At the time of this writing, the author is not aware of a geteip technique that can be used that is both 7-bit safe and tolower safe. Like the alphanumeric payloads, the decoder described in this paper will be implemented using a register that is explicitly assumed to contain a reference to some address that is near the base address of the decoder stub. For this document, the register that is assumed to hold the address will be ecx, but it is equally possible to use other registers.
For this particular decoder, determining the base address is just
the first step involved in implementing the stub's header. Once the
base address has been determined, the decoder must adjust the
register that holds the base address to point to the location of the
encoded data. The reason this is necessary is because the next step
of the decoder, the transforms, depend on knowing the location of
the encoded data that they will be operating on. In order to
calculate this address, the decoder must add the size of the stub
header plus the size of the all of the decode transforms to the
register that holds the base address. The end result should be that
the register will hold the address of the first encoded block.
Figure ![[*]](images/html/crossref.png)
illustrates where ecx should
point after this calculation is complete.

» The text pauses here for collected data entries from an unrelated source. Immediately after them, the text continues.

**config.mk**
```make
export PLATFORM = sky130hd
export DESIGN_NAME = uart_irq_ctrl
export DESIGN_NICKNAME = d
export VERILOG_FILES = /design/src/rtl/uart_irq_pkg.sv /design/src/rtl/uart_irq_enable.sv /design/src/rtl/uart_irq_pending.sv /design/src/rtl/uart_irq_prio.sv /design/src/rtl/uart_irq_ctrl.sv
export SDC_FILE = /design/constraint.sdc
export NUM_CORES = 1
export LEC_CHECK = 0
export ABC_AREA = 0
export CAP_MARGIN = 30
export CORE_UTILIZATION = 42
export DETAILED_ROUTE_END_ITERATION = 10
export PLACE_DENSITY = 0.84
export SETUP_SLACK_MARGIN = 0.1
export SYNTH_ARGS = -nofsm -noshare
export SYNTH_HDL_FRONTEND = slang
export SYNTH_SLANG_ARGS = --single-unit
```
**constraint.sdc**
```tcl
create_clock -name clk -period 2.45 [get_ports clk]
set_clock_uncertainty 0.1 [all_clocks]
set_input_delay 0.49 -clock clk [delete_from_list [all_inputs] [get_ports clk]]
set_output_delay 0.49 -clock clk [all_outputs]
set_load 0.005 [all_outputs]
```
**src/rtl/uart_irq_pkg.sv**
```systemverilog
package uart_irq_pkg;
  localparam int N_SRC = 8;
  localparam int LVL_W = 3;
  localparam int DATA_W = 8;

  // source slots, ordered from most to least urgent
  localparam int S_LINE = 0;
  localparam int S_ADDR = 1;
  localparam int S_RXD  = 2;
  localparam int S_TXE  = 3;
  localparam int S_MDM  = 4;
  localparam int S_SPC  = 5;
  localparam int S_RTS  = 6;
  localparam int S_CTS  = 7;

  function automatic logic [LVL_W-1:0] src_level(input int idx);
    case (idx)
      S_LINE, S_ADDR: src_level = 3'd1;
      S_RXD:          src_level = 3'd2;
      S_TXE:          src_level = 3'd3;
      S_MDM:          src_level = 3'd4;
      S_SPC:          src_level = 3'd5;
      default:        src_level = 3'd6;
    endcase
  endfunction
endpackage

```
**src/rtl/uart_irq_enable.sv**
```systemverilog
module uart_irq_enable
  import uart_irq_pkg::*;
(
  input  logic              clk,
  input  logic              rst,
  input  logic              we,
  input  logic [DATA_W-1:0] wdata,
  input  logic              nine_bit,
  input  logic              enhanced,
  output logic [N_SRC-1:0]  src_mask,
  output logic              spc_detect_en,
  output logic              sleep_req
);
  logic [DATA_W-1:0] en_q;
  logic              alt_sleep;

  always_ff @(posedge clk) begin
    if (rst) en_q <= '0;
    else if (we) en_q <= wdata;
  end

  assign alt_sleep     = en_q[5] && !nine_bit && !enhanced;
  assign spc_detect_en = en_q[5] && enhanced && !nine_bit;

  always_comb begin
    src_mask          = '0;
    src_mask[S_LINE]  = en_q[2];
    src_mask[S_ADDR]  = en_q[2] && nine_bit;
    src_mask[S_RXD]   = en_q[0];
    src_mask[S_TXE]   = en_q[1];
    src_mask[S_MDM]   = en_q[3];
    src_mask[S_SPC]   = nine_bit ? en_q[5] : enhanced;
    src_mask[S_RTS]   = enhanced ? en_q[6] : 1'b1;
    src_mask[S_CTS]   = enhanced ? en_q[7] : 1'b1;
  end

  always_ff @(posedge clk) begin
    if (rst) sleep_req <= 1'b0;
    else     sleep_req <= en_q[4] || alt_sleep;
  end


  sleep_follow_chk: assert property (@(posedge clk) disable iff (rst)
    (we && wdata[4]) |=> ##1 sleep_req);

  nine_no_alt_chk: assert property (@(posedge clk) disable iff (rst)
    (nine_bit && !en_q[4]) |=> !sleep_req);
endmodule

```
**src/rtl/uart_irq_pending.sv**
```systemverilog
module uart_irq_pending
  import uart_irq_pkg::*;
(
  input  logic             clk,
  input  logic             rst,
  input  logic [N_SRC-1:0] set_v,
  input  logic [N_SRC-1:0] clr_v,
  output logic [N_SRC-1:0] pend
);
  for (genvar g = 0; g < N_SRC; g++) begin : g_src
    always_ff @(posedge clk) begin
      if (rst)           pend[g] <= 1'b0;
      else if (set_v[g]) pend[g] <= 1'b1;
      else if (clr_v[g]) pend[g] <= 1'b0;
    end


    set_wins_chk: assert property (@(posedge clk) disable iff (rst)
      set_v[g] |=> pend[g]);

    ack_clears_chk: assert property (@(posedge clk) disable iff (rst)
      (clr_v[g] && !set_v[g]) |=> !pend[g]);
  end
endmodule

```
**src/rtl/uart_irq_prio.sv**
```systemverilog
module uart_irq_prio
  import uart_irq_pkg::*;
(
  input  logic             clk,
  input  logic             rst,
  input  logic [N_SRC-1:0] pend,
  input  logic [N_SRC-1:0] mask,
  output logic             irq_q,
  output logic [LVL_W-1:0] id_q
);
  logic [N_SRC-1:0] live;
  logic [LVL_W-1:0] lvl_n;

  assign live = pend & mask;

  always_comb begin
    lvl_n = '0;
    for (int i = N_SRC - 1; i >= 0; i--)
      if (live[i]) lvl_n = src_level(i);
  end

  always_ff @(posedge clk) begin
    if (rst) begin
      irq_q <= 1'b0;
      id_q  <= '0;
    end else begin
      irq_q <= |live;
      id_q  <= lvl_n;
    end
  end


  irq_id_agree_chk: assert property (@(posedge clk) disable iff (rst)
    irq_q == (id_q != '0));

  id_range_chk: assert property (@(posedge clk) disable iff (rst)
    id_q != 3'd7);
endmodule

```
**src/rtl/uart_irq_ctrl.sv**
```systemverilog
module uart_irq_ctrl
  import uart_irq_pkg::*;
(
  input  logic        clk,
  input  logic        rst,
  input  logic        ier_we,
  input  logic [7:0]  ier_wdata,
  input  logic        nine_bit,
  input  logic        enhanced,
  input  logic [3:0]  flow_ctl,
  input  logic        xoff2_en,
  input  logic        ev_line,
  input  logic        ev_addr,
  input  logic        ev_rxdata,
  input  logic        ev_txempty,
  input  logic        ev_modem,
  input  logic        ev_spchar,
  input  logic        ev_xoff,
  input  logic        ev_xoff2,
  input  logic        ev_rts,
  input  logic        ev_cts,
  input  logic        ack_line,
  input  logic        ack_rxdata,
  input  logic        ack_txempty,
  input  logic        ack_modem,
  input  logic        ack_spchar,
  input  logic        ack_flow,
  output logic        irq,
  output logic [2:0]  irq_id,
  output logic        sleep_req
);
  logic [N_SRC-1:0] mask, set_v, clr_v, pend;
  logic             spc_det_en, flow_hit;

  uart_irq_enable u_en (
    .clk(clk), .rst(rst), .we(ier_we), .wdata(ier_wdata),
    .nine_bit(nine_bit), .enhanced(enhanced),
    .src_mask(mask), .spc_detect_en(spc_det_en), .sleep_req(sleep_req)
  );

  // XOFF / XOFF2 only count when detection is switched on
  assign flow_hit = spc_det_en &&
                    (((flow_ctl != '0) && ev_xoff) || (xoff2_en && ev_xoff2));

  always_comb begin
    set_v         = '0;
    set_v[S_LINE] = ev_line;
    set_v[S_ADDR] = ev_addr && nine_bit;
    set_v[S_RXD]  = ev_rxdata;
    set_v[S_TXE]  = ev_txempty;
    set_v[S_MDM]  = ev_modem;
    set_v[S_SPC]  = nine_bit ? ev_spchar : flow_hit;
    set_v[S_RTS]  = ev_rts;
    set_v[S_CTS]  = ev_cts;

    clr_v         = '0;
    clr_v[S_LINE] = ack_line;
    clr_v[S_ADDR] = ack_line;
    clr_v[S_RXD]  = ack_rxdata;
    clr_v[S_TXE]  = ack_txempty;
    clr_v[S_MDM]  = ack_modem;
    clr_v[S_SPC]  = ack_spchar;
    clr_v[S_RTS]  = ack_flow;
    clr_v[S_CTS]  = ack_flow;
  end

  uart_irq_pending u_pend (
    .clk(clk), .rst(rst), .set_v(set_v), .clr_v(clr_v), .pend(pend)
  );

  uart_irq_prio u_prio (
    .clk(clk), .rst(rst), .pend(pend), .mask(mask),
    .irq_q(irq), .id_q(irq_id)
  );


  compat_no_spc_chk: assert property (@(posedge clk) disable iff (rst)
    (!nine_bit && !enhanced) |-> !set_v[S_SPC]);

  addr_dropped_chk: assert property (@(posedge clk) disable iff (rst)
    (!nine_bit && !pend[S_ADDR]) |=> !pend[S_ADDR]);
endmodule

```
==> flow_results.xml <==
<?xml version="1.0" encoding="UTF-8"?>
<metrics>
  <group name="run_status">
    <metric name="status" unit="">finished, final reports clean</metric>
  </group>
  <group name="synthesis">
    <metric name="synth_largest_area_cell" unit="">sky130_fd_sc_hd__dfxtp_1</metric>
    <metric name="ys_dominant_reg_cell" unit="">sky130_fd_sc_hd__dfxtp_1</metric>
    <metric name="synth-edff-count" unit="">0</metric>
    <metric name="synth.top_cells.by_count" unit="">sky130_fd_sc_hd__dfxtp_1 (21), sky130_fd_sc_hd__nor2_1 (17), sky130_fd_sc_hd__a21oi_1 (8), sky130_fd_sc_hd__mux2i_1 (8), sky130_fd_sc_hd__inv_1 (6)</metric>
    <metric name="ys_seq_area_share" unit="%">50.2</metric>
    <metric name="yosysMostFrequentCell" unit="">sky130_fd_sc_hd__dfxtp_1</metric>
    <metric name="synthesis.area" unit="sq um">837</metric>
    <metric name="netlist-cell-type-count" unit="">25</metric>
    <metric name="synthCells" unit="">89</metric>
    <metric name="synth.yosys.warnings" unit="">0</metric>
    <metric name="ys_async_sr_fraction" unit="%">0</metric>
    <metric name="synth.ff_latch_count" unit="">21</metric>
    <metric name="synthDominantCellAreaShare" unit="%">50.2</metric>
    <metric name="synth_nets" unit="">123</metric>
    <metric name="yosys-top-cells-area" unit="">sky130_fd_sc_hd__dfxtp_1 (50%), sky130_fd_sc_hd__mux2i_1 (9.6%), sky130_fd_sc_hd__nor2_1 (7.6%)</metric>
    <metric name="avgSynthCellArea" unit="sq um">9.41</metric>
  </group>
  <group name="floorplan">
    <metric name="die_footprint" unit="sq um">2180</metric>
    <metric name="placement_rows" unit="">15</metric>
    <metric name="fp.coreArea" unit="sq um">1800</metric>
    <metric name="initial_core_util" unit="%">46.5</metric>
    <metric name="die_width" unit="microns">46.6</metric>
    <metric name="ioPinCount" unit="">39</metric>
    <metric name="dieHeight" unit="microns">46.6</metric>
  </group>
  <group name="sta">
    <metric name="max_slew.worst_pin.slew" unit="ps">515</metric>
    <metric name="min_period" unit="ps">1780</metric>
    <metric name="worst_hold_slack" unit="ps">383</metric>
    <metric name="finalHoldViolCount" unit="">0</metric>
    <metric name="rsz0062_at_grt" unit="">no</metric>
    <metric name="finalSetupViolCount" unit="">0</metric>
    <metric name="slew_violations" unit="">0</metric>
    <metric name="fin_crit_sh" unit="%">72.5</metric>
    <metric name="fin_setup_tns" unit="ps">0</metric>
    <metric name="achievable-frequency" unit="MHz">563</metric>
    <metric name="max_slew_margin" unit="%">65.6</metric>
  </group>
  <group name="worst_hold_path">
    <metric name="hold-path-cell-count" unit="">2</metric>
    <metric name="hold_path_startpoint" unit="">u_en.en_q[4]</metric>
    <metric name="min-delay-path-class" unit="">reg -&gt; reg</metric>
    <metric name="worst_hold_path.endpoint" unit="">u_en.sleep_req</metric>
  </group>
  <group name="worst_setup_path">
    <metric name="worst-path-max-fanout" unit="">6</metric>
    <metric name="critPathArrivalTime" unit="ps">1850</metric>
    <metric name="worst_r2r_path_depth" unit="">3</metric>
    <metric name="critPathCaptureType" unit="">flip-flop</metric>
    <metric name="path_class" unit="">in -&gt; reg</metric>
    <metric name="setup.worst_path.start_class" unit="">input pin</metric>
    <metric name="timing.reg2reg.setup_slack" unit="ps">1180</metric>
    <metric name="crit_path_start" unit="">nine_bit</metric>
    <metric name="worst_r2r_startpoint" unit="">u_en.en_q[5]</metric>
    <metric name="regToRegEndpoint" unit="">u_prio.irq_q</metric>
    <metric name="critical_path_required" unit="ps">2520</metric>
  </group>
  <group name="clock_network">
    <metric name="clock_tree_from_tritoncts" unit="">done</metric>
    <metric name="clock_latency" unit="ps">300</metric>
    <metric name="number_of_sinks_handled_by_clock_tree_synthesis" unit="">21</metric>
    <metric name="tritoncts.num_buffers" unit="">3</metric>
    <metric name="clock_tree.htree_level_count" unit="">1</metric>
    <metric name="post_cts.resized_instances" unit="">0</metric>
    <metric name="postCtsHoldBufs" unit="">0</metric>
    <metric name="clk_root_buffer_cell" unit="">sky130_fd_sc_hd__clkbuf_4</metric>
    <metric name="cts.repair_timing.setup_buffer_count" unit="">0</metric>
    <metric name="clk_pin_slew" unit="ps">110</metric>
    <metric name="longest_clk_path_bufs" unit="">2</metric>
  </group>
  <group name="global_routing">
    <metric name="grt_total_ovfl" unit="">0</metric>
    <metric name="pin_count_of_the_biggest_net_entering_global_routing" unit="">15</metric>
    <metric name="grt_pass1_vias" unit="">722</metric>
    <metric name="globalRouteTotalUtil" unit="%">19.4</metric>
    <metric name="initial_antenna_violation_count" unit="">0</metric>
    <metric name="grt_first_pass_wirelength" unit="mm">3.00</metric>
  </group>
  <group name="route">
    <metric name="drtAntennaViolNets" unit="">0</metric>
    <metric name="vias" unit="">786</metric>
    <metric name="drc" unit="">0</metric>
    <metric name="wire_per_inst" unit="microns">11.7</metric>
    <metric name="total_length_of_routed_wires" unit="mm">1.80</metric>
    <metric name="drt_first_pass_iters" unit="">4</metric>
    <metric name="detail_route.vias_per_cell" unit="">5.10</metric>
    <metric name="first_iter_violations" unit="">17</metric>
  </group>
  <group name="placement">
    <metric name="numPortBuffers" unit="">38</metric>
    <metric name="placed_area" unit="sq um">1240</metric>
    <metric name="dp.final_hpwl" unit="mm">1.49</metric>
    <metric name="routabilityCongestion" unit="">0.788</metric>
  </group>
  <group name="layout">
    <metric name="share_of_final_layout_standard_cells_stronger_than_drive_strength_1" unit="%">5.43</metric>
    <metric name="final_area" unit="sq um">1270</metric>
    <metric name="seqCellArea" unit="sq um">420</metric>
    <metric name="finalNetCount" unit="">164</metric>
    <metric name="num_antenna_cells" unit="">0</metric>
    <metric name="multi_input_comb_area" unit="sq um">380</metric>
    <metric name="area_growth_synth_to_finish" unit="%">51.6</metric>
    <metric name="fill_cells" unit="">153</metric>
  </group>
  <group name="power_and_ir_drop">
    <metric name="p_leak" unit="nW">0.529</metric>
    <metric name="power_density" unit="nW/um^2">521</metric>
    <metric name="worst_supply_voltage_drop_on_vdd" unit="V">0.000475</metric>
  </group>
  <group name="run">
    <metric name="drv_cap" unit="">0</metric>
  </group>
</metrics>
where the power goes:
part           switching, mW  internal (mW)  total [mW]  leakage (nW)
clock                 0.0957         0.0634       0.159        0.0150
combinational         0.0422         0.0835       0.126         0.341
sequential            0.0125          0.364       0.376         0.174
registers in the layout (all words and copies together) (netlist names):
name / cells
u_en.en_q: 8
u_en.sleep_req: 1
u_pend.pend: 8
u_prio.id_q: 3
u_prio.irq_q: 1
worst max-delay path: stages:
cell and delay, ps:
sky130_fd_sc_hd__clkdlybuf4s50_1 580, sky130_fd_sc_hd__mux2_4 340, sky130_fd_sc_hd__a21boi_0 290, sky130_fd_sc_hd__a31oi_1 140
cells by family (layout without fill, tap and decap cells):
kind of cell,after synthesis,in the layout,synth area share [%]
buf+inv,9,49,4.33
flops,21,21,50.2
compound gates,23,23,19.4
simple gates,27,27,14.6
mux,9,9,11.4
stage by stage:
| stage | util (%) | setup slack, ps | power [mW] | cells |
|---|---|---|---|---|
| floorplan | - | 1010 | 0.432 | 89 |
| global placement | 69.0 | 479 | 0.506 | 150 |
| detailed placement | 69.0 | 337 | 0.511 | 150 |
| CTS | 70.4 | 671 | 0.665 | 154 |
| global route | 70.4 | 621 | 0.697 | 154 |
| finish | 70.4 | 675 | 0.661 | 154 |
worst max-delay path by stage:
stage | slack (ps) | cells after the start | end
after floorplan | 1010 | 3 | u_pend.pend[5]
after global placement | 480 | 4 | u_prio.irq_q
after detailed placement | 340 | 4 | u_prio.irq_q
after CTS | 670 | 4 | u_prio.irq_q
after global routing | 620 | 4 | u_prio.id_q[2]
final | 670 | 4 | u_prio.irq_q
layout make-up:
cell class                      instances  share of cell area, %
Sequential cell                        21                   33.1
Timing Repair Buffer                   39                   30.6
Multi-Input combinational cell         59                   30.0
Clock buffer                            4                   2.07
Tap cell                               25                   2.47
Inverter                                6                   1.78
cells in the final DEF, fill, tap and decap left out, drive strengths merged, types with 2 or more instances in the layout:
cell type,Yosys,layout
a22o,2,2
a21oi,8,8
nand2,4,4
dfxtp,21,21
nand2b,2,2
clkbuf,0,4
a21o,2,2
clkdlybuf4s50,0,38
inv,6,6
nor2,17,17
a22oi,4,4
mux2i,8,8
routing by layer:
layer  part of all wire, %  vias up  global-route usage [%]
met1                    43      368                    22.5
met3                   4.6        2                    3.92
li1                      -      393                       -
met4                   1.1        0                    9.14
met2                    51       23                    33.6
met5                     0        -                       0
(Power assumes the default switching activity.)
$ cat src/rtl/xvp_vp_tracker.sv
module xvp_vp_tracker #(
  parameter int LANE  = 0,
  parameter int NLANE = 4,
  parameter int VLW   = 8
) (
  input  logic           clk,
  input  logic           rst,
  input  logic [VLW-1:0] vlen,
  input  logic           adv,
  input  logic           clr,
  output logic [VLW-1:0] idx,
  output logic           last
);
  assign last = xvp_pkg::closes_chunk(32'(idx), LANE, NLANE, 32'(vlen));

  always_ff @(posedge clk) begin
    if (rst || clr)  idx <= '0;
    else if (adv)    idx <= idx + 1'b1;
  end
endmodule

The following disassembly shows one way that the stub header might be implemented. In this disassembly, ecx is assumed to point at the beginning of the stub header:
00000000 6A12 push byte +0x12 00000002 6B3C240B imul edi,[esp],byte +0xb 00000006 60 pusha 00000007 030C24 add ecx,[esp] 0000000A 6A19 push byte +0x19 0000000C 030C24 add ecx,[esp] 0000000F 6A04 push byte +0x4
The purpose of the first two instructions is to calculate the number
of bytes consumed by all of the decode transforms (which are
described in section ). It accomplishes this by
multiplying the size of each transform, which is 0xb bytes,
by the total number of transforms, which in this example
0x12. The result of the multiplication, 0xc6, is
stored in edi. Since each transform is capable of decoding
four bytes of the raw payload, the maximum number of bytes that can
be encoded is 508 bytes. This shouldn't be seen as much of a
limiting factor, though, as other combinations of imul can
be used to account for larger payloads.
Once the size of the decode transforms has been calculated, pusha is executed in order to place the edi register at the top of the stack. With the value of edi at the top of the stack, the value can be added to the base address register ecx, thus accounting for the number of bytes used by the decode transforms. The astute reader might ask why the value of edi is indirectly added to ecx. Why not just add it directly? The answer, of course, is due to bad characters:
00000000 01F9 add ecx,edi
It's also not possible to simply push edi onto the stack, because the push edi instruction also contains bad characters:
00000000 57 push edi
Starting with the fifth instruction, the size of the stub header, plus any other offsets that may need to be accounted for, are added to the base address in order to shift the ecx register to point at the start of the encoded data. This is accomplished by simply pushing the the number of bytes to add onto the stack and then adding them to the ecx register indirectly by adding through [esp].
After these instructions are finished, ecx will point to the start of the encoded data. The final instruction in the stub header is a push byte 0x4. This instruction isn't actually used by the stub header, but it's there to set up some necessary state that will be used by the decode transforms. It's use will be described in the next section.